## Work to be completed
Look through the entries that follow and count the lines with the word "layer". The reply is that number alone.

───── Materials provided ─────

$ cat config.mk
export PLATFORM = sky130hd
export DESIGN_NAME = tams_div_cell
export DESIGN_NICKNAME = d
export VERILOG_FILES = /design/src/sv/tams_pkg.sv /design/src/sv/tams_div_cell.sv
export SDC_FILE = /design/constraint.sdc
export NUM_CORES = 1
export LEC_CHECK = 0
export ABC_AREA = 0
export BUFFER_PORTS_ARGS = -buffer_cell sky130_fd_sc_hd__buf_2
export CAP_MARGIN = 30
export CORE_MARGIN = 2
export CORE_UTILIZATION = 40
export CTS_BUF_LIST = sky130_fd_sc_hd__clkbuf_16
export DETAILED_ROUTE_END_ITERATION = 12
export PLACE_DENSITY = 0.75
export SLEW_MARGIN = 20
export SYNTH_ARGS = -nofsm -noshare
export SYNTH_HDL_FRONTEND = slang
export SYNTH_SLANG_ARGS = --single-unit
$ cat constraint.sdc
create_clock -name clk_i -period 3.9 [get_ports clk_i]
set_input_delay 0.78 -clock clk_i [delete_from_list [all_inputs] [get_ports clk_i]]
set_output_delay 0.78 -clock clk_i [all_outputs]
set_load 0.005 [all_outputs]
$ cat src/sv/tams_pkg.sv
// tams_pkg: shared widths, constants and word types of the two-axis move speed split
// no dependencies; imported by every module of the block

package tams_pkg;

  localparam int PosBits   = 24;
  localparam int SpeedBits = 13;
  localparam int TimeBits  = 40;
  // axis quotient before final rounding, at most twice the max speed
  localparam int KBits     = 14;

  localparam logic [SpeedBits-1:0] SpeedReset = 13'd2000;

  typedef struct packed {
    logic signed [PosBits-1:0] x_dist;
    logic signed [PosBits-1:0] y_dist;
  } move_in_t;

  typedef struct packed {
    logic [TimeBits-1:0]       move_time;
    logic [SpeedBits-1:0]      x_speed;
    logic [SpeedBits-1:0]      y_speed;
    logic signed [PosBits-1:0] x_out;
    logic signed [PosBits-1:0] y_out;
  } move_out_t;

endpackage

$ cat src/sv/tams_div_cell.sv
// tams_div_cell: one quotient bit of a restoring divide of the root by the max speed
// depends on tams_pkg

module tams_div_cell #(
  parameter int NW  = 39,
  parameter int BIT = 0,
  parameter int SDW = 1
) (
  input  logic                             clk_i,
  input  logic                             rst_ni,
  input  logic                             vld_i,
  output logic                             rdy_o,
  output logic                             vld_o,
  input  logic                             rdy_i,
  input  logic [NW-1:0]                    num_i,
  input  logic [tams_pkg::SpeedBits-1:0]   den_i,
  input  logic [tams_pkg::SpeedBits-1:0]   rem_i,
  input  logic [NW-1:0]                    quo_i,
  input  logic [SDW-1:0]                   sd_i,
  output logic [NW-1:0]                    num_o,
  output logic [tams_pkg::SpeedBits-1:0]   den_o,
  output logic [tams_pkg::SpeedBits-1:0]   rem_o,
  output logic [NW-1:0]                    quo_o,
  output logic [SDW-1:0]                   sd_o
);
  import tams_pkg::*;

  logic                   vld_q;
  logic [SpeedBits:0]     t;
  logic [SpeedBits:0]     diff;
  logic                   take;
  logic [NW-1:0]          num_q, quo_q;
  logic [SpeedBits-1:0]   den_q, rem_q;
  logic [SDW-1:0]         sd_q;

  assign t    = {rem_i, num_i[BIT]};
  assign diff = t - {1'b0, den_i};
  assign take = (t >= {1'b0, den_i});

  assign rdy_o = ~vld_q | rdy_i;

  always_ff @(posedge clk_i or negedge rst_ni) begin
    if (!rst_ni) begin
      vld_q <= 1'b0;
    end else if (rdy_o) begin
      vld_q <= vld_i;
    end
  end

  always_ff @(posedge clk_i) begin
    if (rdy_o) begin
      num_q <= num_i;
      den_q <= den_i;
      rem_q <= take ? diff[SpeedBits-1:0] : t[SpeedBits-1:0];
      quo_q <= take ? (quo_i | (NW'(1) << BIT)) : quo_i;
      sd_q  <= sd_i;
    end
  end

  assign vld_o = vld_q;
  assign num_o = num_q;
  assign den_o = den_q;
  assign rem_o = rem_q;
  assign quo_o = quo_q;
  assign sd_o  = sd_q;

endmodule

# Word-level counts from Yosys, hierarchy flattened
# Cells that the tools add are included.
# word_totals
ff_bits	106
latch_bits	0
rom_bits	0
ramBits	0
n_memories	0
input_bits	109
wordCells	12
# classes
muxes	1
mul	0
n_lt_le_gt_ge	1
add_sub_neg	1
n_eq_ne	0
n_div	0
reduce_logical	0
n_shift	0
bitwise_logic	2
# op_table
operator	count
$ge 14x13->1	1
$mux 13	1
$sub 13x13->13	1
$not 1->1	1
$or 1x1->1	1

# Longest topological paths before layout
# Gate-level depths: netlist of run 1.
# depth
depth_word	2
ltp_mapped	10

# Worst setup path after synthesis of run 1
# Ideal clock, no wire load.
# synth_path
path_type	input to output
start	in rdy_i
end	out rdy_o
arrival_ps	3378
required_time_ps	3120
setup_slack_ps	-258
cell_stages	1
path_cell_list	nand2b_1
# synth_between
elab_chain_cells	1
# synth_lines
item	line	text
start: declaration	tams_div_cell.sv:14	input logic rdy_i,
$or 1x1->1	tams_div_cell.sv:40	assign rdy_o = ~vld_q | rdy_i;
end: declaration	tams_div_cell.sv:12	output logic rdy_o,
# No other way between the ends.

# Worst setup path after layout of run 1
# layout_path
start	in num_i[0]
end	reg rem_q[12], in the netlist rem_o[12], data pin
# layout_between
elab_chain_cells	2
elab_cells_between_ends	3
cone_classes	add/sub: 1; order compare: 1; mux: 1
# layout_lines
item	line	text
start: declaration	tams_div_cell.sv:15	input logic [NW-1:0] num_i,
$sub 13x13->13 or $ge 14x13->1 (tied branches)	tams_div_cell.sv:37, tams_div_cell.sv:38	
$mux 13 (*)	tams_div_cell.sv:54	rem_q <= take ? diff[SpeedBits-1:0] : t[SpeedBits-1:0];
end signal: assignment	tams_div_cell.sv:54	
end: declaration	tams_div_cell.sv:33	logic [SpeedBits-1:0] den_q, rem_q;
# Mark *: on every way between the ends. The rest lies on a longest branch, timed or not.
# A chain may end at the register's enable or synchronous reset.

==> impl_metrics.json, run 1 <==
{
  "cts.repair_timing.setup_buffer_count": 0,
  "drt-wirelength-per-cell_microns": 16.44,
  "die-area_sq_um": 10930,
  "post_synth_main_area_contributors": "sky130_fd_sc_hd__edfxtp_1 (78%), sky130_fd_sc_hd__ha_1 (4.0%), sky130_fd_sc_hd__mux2_4 (2.6%)",
  "worst_setup_sp": "num_i[0]",
  "cts_hold_buffers": 0,
  "cp.arrival_ps": 3050,
  "worst_ir_drop_vdd_uv": 189.8,
  "grt_start_max_net_pins": 107,
  "fraction_of_final_layout_cells_sized_beyond_drive_strength_1": 0.5459,
  "row_count": 36,
  "detailroute.via_count": 2688,
  "dieWidth_microns": 104.6,
  "status": "finished clean",
  "clock_path_buffers": 2,
  "fmax_ghz": 0.3388,
  "power_frac_clock": 0.322,
  "hp-class": "input port to asynchronous set/reset pin",
  "filler_cell_count": 796,
  "fin_util": 0.5691,
  "antenna_found_initial": 0,
  "gr-total-overflow": 0,
  "cellInternalPower_mw": 1.978,
  "crit_path_end_kind": "flop",
  "worst_slew_pin_slew_ps": 579.8,
  "setup.worst_path.start_class": "input port",
  "effective_utilization_at_floorplan": 0.4139,
  "wire_length_of_the_first_global_routing_pass_microns": 14350,
  "worstReg2RegStart": "vld_o",
  "placement.io_buffers": 215,
  "yosysTopAreaCell": "sky130_fd_sc_hd__edfxtp_1",
  "root_buffer": "sky130_fd_sc_hd__clkbuf_16",
  "netlist_instances": 217,
  "synthArstFlopShare": 0.009434,
  "gp_routability_congestion": 0.7519,
  "maxCapViolations": 0,
  "power_per_cell_area_nw_per_um2": 462.3,
  "via_count_of_the_first_global_routing_pass": 2686,
  "dpl.cell_count": 565,
  "synth-edff-count": 105,
  "drc": 0,
  "syn_area_per_cell_sq_um": 18.64,
  "dp.final_hpwl_microns": 7296,
  "cts_made_buffers": 9,
  "ant_nets": 0,
  "clkTransAtPathRegs_ps": 70,
  "final.period_utilization": 0.7567,
  "synth-warning-count": 0,
  "clock_sink_count": 106,
  "h-tree-depth": 3,
  "drtPass1Iterations": 4,
  "worst-setup-path-type": "input port to flop",
  "final-instance-count-excl-fill": 580,
  "required_time_worst_endpoint_ps": 4000,
  "yosys.area.top_type_share": 0.7795,
  "share_seq_of_total_power": 0.541,
  "ys_seq_area_frac": 0.7856,
  "number_of_register_bits_inferred_by_synthesis": 106,
  "syn_nets": 340,
  "nNetsFinal": 566,
  "area_growth_syn_to_layout_pct": 37.52,
  "tritoncts": "yes",
  "clock_skew_ps": 5.497,
  "share_comb_of_total_power": 0.138,
  "antenna_cells_inserted": 0,
  "critical_path.max_fanout": 14,
  "detail_route.wirelength_microns": 9538,
  "power.net_switching_mw": 0.5935,
  "report.final.slew_viol_count": 0,
  "rsz0062_at_grt": "false",
  "core_area_sq_um": 9774,
  "total_leakage_power_nw": 2.488,
  "timing.final.hold_violations": 0,
  "groute.usage.overall": 0.1727,
  "dr.first_iter.drc_count": 121,
  "swShare": 0.2308,
  "cts-resized-gates": 0,
  "rr_worst_depth": 2,
  "ys_dominant_reg_cell": "sky130_fd_sc_hd__edfxtp_1",
  "floorplan.die.height_microns": 104.6,
  "ioPinCount": 216,
  "setup_viol": 0,
  "clock_latency_ps": 340,
  "via_per_inst": 4.634,
  "synthesis.area_sq_um": 4045,
  "final.min_clock_period_ps": 2951,
  "max-slew-margin-rel": 0.6135,
  "synth_cell_types": 40,
  "setup_total_negative_slack_ps": 0
}
==> Yosys cell counts (2+ instances only) <==
library cell / number
sky130_fd_sc_hd__a211oi_1: 2
sky130_fd_sc_hd__nand2_1: 4
sky130_fd_sc_hd__inv_1: 15
sky130_fd_sc_hd__mux2i_1: 2
sky130_fd_sc_hd__nor2b_1: 2
sky130_fd_sc_hd__o21ai_0: 4
sky130_fd_sc_hd__nand3_1: 2
sky130_fd_sc_hd__a21oi_1: 8
sky130_fd_sc_hd__or2_1: 2
sky130_fd_sc_hd__ha_1: 13
sky130_fd_sc_hd__xor2_1: 5
sky130_fd_sc_hd__mux2_4: 7
sky130_fd_sc_hd__xnor2_1: 4
sky130_fd_sc_hd__edfxtp_1: 105
sky130_fd_sc_hd__a21o_1: 2
sky130_fd_sc_hd__nor2_1: 8
sky130_fd_sc_hd__nand2b_1: 6
sky130_fd_sc_hd__nor3_1: 2
sky130_fd_sc_hd__mux2_1: 3
==> layout make-up <==
cell class	instances	area (sq um)	area share
Sequential cell	106	3178	0.5713
Timing Repair Buffer	216	1096	0.1970
Multi-Input combinational cell	95	798.3	0.1435
Clock buffer	9	225.2	0.04049
Tap cell	133	166.4	0.02991
Inverter	15	56.30	0.01012
Clock inverter	6	42.54	0.007647
==> state kept, by name, indices dropped and copies added, names as in the netlist <==
signal and flops:
quo_o 39, num_o 39, den_o 13, sd_o 1
vld_o 1, rem_o 13
==> critical path: stages <==
cell and delay (ps):
sky130_fd_sc_hd__buf_2 90, sky130_fd_sc_hd__inv_1 50, sky130_fd_sc_hd__ha_1 220, sky130_fd_sc_hd__fa_1 400, sky130_fd_sc_hd__nand2b_1 190, sky130_fd_sc_hd__a21oi_2 200, sky130_fd_sc_hd__o21ai_2 90, sky130_fd_sc_hd__a211oi_2 180
sky130_fd_sc_hd__o32a_2 470, sky130_fd_sc_hd__mux2_2 380
==> layer usage <==
layer  track usage  routed length [microns]  vias to the layer above
met5             0                        0                        -
met4       0.08398                      256                        0
met3       0.05802                      799                       20
met2        0.2965                     4779                      119
met1        0.1922                     3701                     1269
li1              -                        -                     1280
==> power by group through the flow <==
stage	registers [mW]	logic, mW	clock network [mW]
6_report	1.39	0.354	0.827
5_1_grt	1.40	0.387	0.892
4_1_cts	1.39	0.360	0.849
3_5_place_dp	1.42	0.359	0
3_3_place_gp	1.41	0.348	0
2_1_floorplan	1.43	0.155	0
==> stage by stage <==
stage / setup slack (ps) / hold slack (ps) / cell area, sq um / total power, mW
after global routing: 783.4 / 187.8 / 5563 / 2.679
after floorplan: 945.0 / 484.4 / 4048 / 1.590
after detailed placement: 570.6 / 555.9 / 5295 / 1.776
after CTS: 933.3 / 184.5 / 5563 / 2.602
final: 948.8 / 196.5 / 5563 / 2.572
after global placement: 621.9 / 555.8 / 5295 / 1.762
==> cell families (layout without fill, tap and decap cells) <==
group,Yosys count,in the layout,share of synthesized area
and+or+nand+nor,33,33,0.04516
buffers and inverters,16,246,0.01887
DFF,106,106,0.7856
xor gates and xnor gates,9,9,0.01949
adders and majority gates,14,14,0.04516
muxes,13,13,0.04207
AOI/OAI and AO/OA,26,26,0.04361
==> worst paths after layout <==
kind	to	slack [ps]
min reg2reg	vld_o	920
max	rem_o[12]	950
min in group clk_i	quo_o[18]	610
min	vld_o	200
max reg2reg	rem_o[2]	2500
max in group asynchronous	vld_o	3620
==> cell usage in the layout, fill, tap and decap left out, types with 2 or more instances in the layout <==
cell                         instances
sky130_fd_sc_hd__xnor2_1             4
sky130_fd_sc_hd__a211oi_1            2
sky130_fd_sc_hd__mux2_1              3
sky130_fd_sc_hd__xor2_1              5
sky130_fd_sc_hd__a21o_1              2
sky130_fd_sc_hd__a21oi_1             8
sky130_fd_sc_hd__clkbuf_16           9
sky130_fd_sc_hd__mux2i_1             2
sky130_fd_sc_hd__nand3_1             2
sky130_fd_sc_hd__inv_1              16
sky130_fd_sc_hd__edfxtp_1          105
sky130_fd_sc_hd__mux2_4              7
sky130_fd_sc_hd__nor3_1              2
sky130_fd_sc_hd__nand2_1             4
sky130_fd_sc_hd__nor2_1              8
sky130_fd_sc_hd__buf_2             215
sky130_fd_sc_hd__o21ai_0             4
sky130_fd_sc_hd__clkinvlp_4          2
sky130_fd_sc_hd__nand2b_1            5
sky130_fd_sc_hd__nor2b_1             2
sky130_fd_sc_hd__ha_1               13
sky130_fd_sc_hd__or2_1               2
No activity file was read; power rests on OpenSTA's default activity.
==> inputs of run 2 (changes only) <==
Clock period 3.9 ns to 2.5 ns, I/O delays scaled along.
==> impl_metrics.json, run 2 (synthesis gave the netlist of run 1 again) <==
{
  "groute.usage.overall": 0.1749,
  "dpl.cell_count": 576,
  "cts.repair_timing.setup_buffer_count": 0,
  "wire_length_of_the_first_global_routing_pass_microns": 14590,
  "fmax_ghz": 0.4292,
  "worst-setup-path-type": "input port to flop",
  "antenna_found_initial": 0,
  "worst_path_largest_cell_delay_ps": 350,
  "rsz0062_at_grt": "false",
  "dr.first_iter.drc_count": 148,
  "final_cell_area_sq_um": 5709,
  "maxCapViolations": 0,
  "timing.final.hold_violations": 0,
  "grt_start_max_net_pins": 68,
  "worst_slew_pin_slew_ps": 346.1,
  "critical_path.max_fanout": 12,
  "min_delay_path_depth": 1,
  "layout_common_cells": "sky130_fd_sc_hd__buf_2 (215), sky130_fd_sc_hd__edfxtp_1 (105), sky130_fd_sc_hd__inv_1 (15)",
  "clock_skew_ps": 6.399,
  "core_area_sq_um": 9774,
  "antenna_cells_inserted": 0,
  "gr-total-overflow": 0,
  "drc": 0,
  "floorplan.die.height_microns": 104.6,
  "crit_path_end_kind": "flop",
  "critPathSlowestCell": "sky130_fd_sc_hd__mux2_1",
  "critical_path.top_delay_family": "compound AO/OA/AOI/OAI gates",
  "ff_latch_area_sq_um": 3178,
  "fin_util": 0.5841,
  "final-instance-count-excl-fill": 593,
  "report.final.slew_viol_count": 0,
  "effective_utilization_at_floorplan": 0.4139,
  "fraction_of_final_layout_cells_sized_beyond_drive_strength_1": 0.5652,
  "filler_cell_count": 798,
  "max-slew-margin-rel": 0.7668,
  "detail_route.wirelength_microns": 9569,
  "required_time_worst_endpoint_ps": 2590,
  "drtPass1Iterations": 6,
  "ant_nets": 0,
  "clock_sink_count": 106,
  "mostFrequentLayoutCell": "sky130_fd_sc_hd__buf_2",
  "ioPinCount": 216,
  "final.min_clock_period_ps": 2330,
  "crit_chain": "buf_2, inv_2, ha_4, fa_2, nand2b_4, a21oi_4, o21ai_2, a211oi_2, o32a_4, mux2_1",
  "via_per_inst": 4.663,
  "dp.final_hpwl_microns": 7547,
  "area_of_the_multi_input_gates_sq_um": 839.6,
  "holdWs_ps": 333.7,
  "placement.io_buffers": 215,
  "clkTransAtPathRegs_ps": 70,
  "logic_depth_of_the_worst_setup_path_including_buffers": 10,
  "setup.worst_path.start_class": "input port",
  "die-area_sq_um": 10930,
  "area_growth_syn_to_layout_pct": 41.14,
  "cts_made_buffers": 9,
  "gp_routability_congestion": 0.7579,
  "placement.setup.worst_slack_ps": -195.1,
  "status": "finished clean",
  "h-tree-depth": 3,
  "postLayoutSetupSlackWorst_ps": 170.0,
  "root_buffer": "sky130_fd_sc_hd__clkbuf_16",
  "dieWidth_microns": 104.6,
  "cp.arrival_ps": 2420,
  "via_count_of_the_first_global_routing_pass": 2806,
  "detailroute.via_count": 2765,
  "tritoncts": "yes",
  "total_leakage_power_nw": 2.563,
  "clock_path_buffers": 2,
  "power_per_cell_area_nw_per_um2": 713.2,
  "final.period_utilization": 0.9320,
  "clock_latency_ps": 340,
  "setup_total_negative_slack_ps": 0,
  "p_total_mw": 4.072,
  "hp-class": "input port to flop",
  "setup_viol": 0,
  "rr_worst_depth": 2,
  "drt-wirelength-per-cell_microns": 16.14,
  "row_count": 36,
  "nNetsFinal": 578,
  "placed_area_sq_um": 5419,
  "worst_ir_drop_vdd_uv": 305.7,
  "critical_path.n_buffers_inverters": 2
}
-- run 2: routing by layer --
metal,up-vias,global-route usage,wire (microns)
met1,1306,0.1935,3560
met4,0,0.08784,306
li1,1306,-,-
met3,25,0.04429,753
met2,128,0.3109,4949
met5,-,0,0
-- run 2: cell type report --
type / count / share of cell area
sequential: 106 / 0.5567
multi-input combinational: 95 / 0.1471
inverter: 15 / 0.009862
clock inverter: 7 / 0.009643
clock buffer: 9 / 0.03945
tap: 133 / 0.02915
timing repair buffer: 228 / 0.2082
-- run 2: power breakdown --
| part | total (mW) | leakage, nW | internal (mW) | switching, mW |
|---|---|---|---|---|
| clock | 1.32 | 0.138 | 0.686 | 0.631 |
| sequential | 2.17 | 1.07 | 2.13 | 0.0341 |
| combinational | 0.587 | 1.36 | 0.303 | 0.284 |
| total | 4.07 | 2.56 | 3.12 | 0.949 |
-- run 2: final timing paths --
| kind | startpoint | end | slack, ps |
|---|---|---|---|
| min in group asynchronous | rst_ni | vld_o | 480 |
| worst max-delay path | num_i[0] | rem_o[3] | 170 |
| worst max register to register | vld_o | num_o[28] | 1100 |
| worst min-delay path | num_i[33] | num_o[33] | 330 |
| max in group asynchronous | rst_ni | vld_o | 1930 |
| worst min register to register | vld_o | den_o[9] | 830 |
-- run 2: worst register-to-register path, cell delays in order (launching register included) --
cell	delay, ps
sky130_fd_sc_hd__dfrtp_1	410
sky130_fd_sc_hd__nand2b_4	270
sky130_fd_sc_hd__buf_12	370
-- run 2: what timing repair did --
item	CTS	global route
hold buffers	1	0
hold endpoints to repair	1	0
gates resized for setup	0	0
==> inputs of run 3 (changes only) <==
==> constraint.sdc (replaced) <==
create_clock -name clk_i -period 2.5 [get_ports clk_i]
set_input_delay 0 -clock clk_i [delete_from_list [all_inputs] [get_ports clk_i]]
set_output_delay 0 -clock clk_i [all_outputs]
set_load 0.005 [all_outputs]
==> impl_metrics.json, run 3 (synthesis gave the netlist of run 1 again) <==
{
  "status": "finished clean",
  "clock_latency_ps": 340,
  "antenna_found_initial": 0,
  "placement.io_buffers": 215,
  "dieWidth_microns": 104.6,
  "gp_routability_congestion": 0.7317,
  "critical_path.top_delay_family": "buffers and inverters",
  "filler_cell_count": 654,
  "report.final.slew_viol_count": 0,
  "antenna_cells_inserted": 0,
  "dr.first_iter.drc_count": 156,
  "cp.arrival_ps": 2450,
  "dpl.cell_count": 569,
  "power_frac_clock": 0.330,
  "final-instance-count-excl-fill": 690,
  "layout_common_cells": "sky130_fd_sc_hd__buf_2 (215), sky130_fd_sc_hd__edfxtp_1 (105), sky130_fd_sc_hd__dlygate4sd3_1 (105)",
  "root_buffer": "sky130_fd_sc_hd__clkbuf_16",
  "detail_route.wirelength_microns": 12080,
  "die-area_sq_um": 10930,
  "cts_made_buffers": 9,
  "power_per_cell_area_nw_per_um2": 644.4,
  "clock_sink_count": 106,
  "power.net_switching_mw": 0.9928,
  "setup.worst_path.start_class": "input port",
  "timing.final.hold_violations": 0,
  "mostFrequentLayoutCell": "sky130_fd_sc_hd__buf_2",
  "clock_skew_ps": 5.051,
  "ioPinCount": 216,
  "maxCapViolations": 0,
  "ff_latch_area_sq_um": 3178,
  "fraction_of_final_layout_cells_sized_beyond_drive_strength_1": 0.4488,
  "effective_utilization_at_floorplan": 0.4139,
  "groute.usage.overall": 0.2222,
  "via_count_of_the_first_global_routing_pass": 3407,
  "h-tree-depth": 3,
  "critical_path.max_fanout": 6,
  "area_growth_syn_to_layout_pct": 65.33,
  "required_time_worst_endpoint_ps": 2590,
  "cellInternalPower_mw": 3.317,
  "fmax_ghz": 0.4226,
  "tritoncts": "yes",
  "dp.final_hpwl_microns": 7495,
  "clock_path_buffers": 2,
  "nNetsFinal": 675,
  "worst_ir_drop_vdd_uv": 376.0,
  "total_leakage_power_nw": 2.970,
  "setup_total_negative_slack_ps": 0,
  "worst-setup-path-type": "input port to flop",
  "crit_path_end_kind": "flop",
  "worst_slew_pin_slew_ps": 431.1,
  "row_count": 36,
  "drt-wirelength-per-cell_microns": 17.50,
  "hp-class": "input port to flop",
  "via_per_inst": 4.678,
  "wire_length_of_the_first_global_routing_pass_microns": 18530,
  "detailroute.via_count": 3228,
  "clkTransAtPathRegs_ps": 70,
  "critPathSlowestCell": "sky130_fd_sc_hd__dlygate4sd3_1",
  "critical_path.n_buffers_inverters": 3,
  "max-slew-margin-rel": 0.7124,
  "core_area_sq_um": 9774,
  "area_of_the_multi_input_gates_sq_um": 805.8,
  "worst_path_largest_cell_delay_ps": 530,
  "drc": 0,
  "crit_chain": "dlygate4sd3_1, buf_2, fa_1, nand2b_4, a21oi_2, o21ai_2, a211oi_2, o32a_2, buf_4, mux2_4",
  "share_seq_of_total_power": 0.505,
  "grt_start_max_net_pins": 49,
  "share_comb_of_total_power": 0.165,
  "rsz0062_at_grt": "false",
  "ant_nets": 0,
  "final.period_utilization": 0.9465,
  "drtPass1Iterations": 4,
  "gr-total-overflow": 0,
  "setup_viol": 0,
  "swShare": 0.2304,
  "final.min_clock_period_ps": 2366,
  "floorplan.die.height_microns": 104.6
}
==> run 3: path summary, 6_finish.rpt <==
path	start	end	slack, ps	cells past startpoint
min reg2reg	vld_o	vld_o	930	2
max reg2reg	vld_o	rem_o[1]	1030	2
min in group asynchronous	rst_ni	vld_o	510	3
max	den_i[1]	rem_o[11]	130	10
max in group asynchronous	rst_ni	vld_o	1890	3
min	rem_i[5]	rem_o[6]	10	2
==> run 3: power by group through the flow <==
stage               logic (mW)  registers (mW)  clock network, mW
finish                   0.712            2.18               1.42
CTS                      0.700            2.17               1.45
detailed placement       0.567            2.21                  0
global route             0.770            2.19               1.52
floorplan                0.242            2.24                  0
global placement         0.551            2.21                  0
==> run 3: per-stage QoR <==
step	hold slack (ps)	power (mW)	util	cell area [sq um]	worst slack, ps
2_1_floorplan	-295.6	2.481	-	4048	367.7
3_3_place_gp	-224.1	2.757	0.5448	5325	151.3
3_5_place_dp	-215.8	2.777	0.5448	5325	64.75
4_1_cts	1.738	4.320	0.6831	6676	66.48
5_1_grt	3.744	4.476	0.6842	6688	34.11
6_report	12.79	4.309	0.6842	6688	133.7
==> run 3: layout make-up <==
| cell class | count | share of cell area |
|---|---|---|
| inverter | 15 | 0.008419 |
| tap | 133 | 0.02488 |
| multi-input combinational | 95 | 0.1205 |
| timing repair buffer | 325 | 0.3261 |
| clock buffer | 9 | 0.03368 |
| sequential | 106 | 0.4752 |
| clock inverter | 7 | 0.01123 |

─────

## Expected answer
3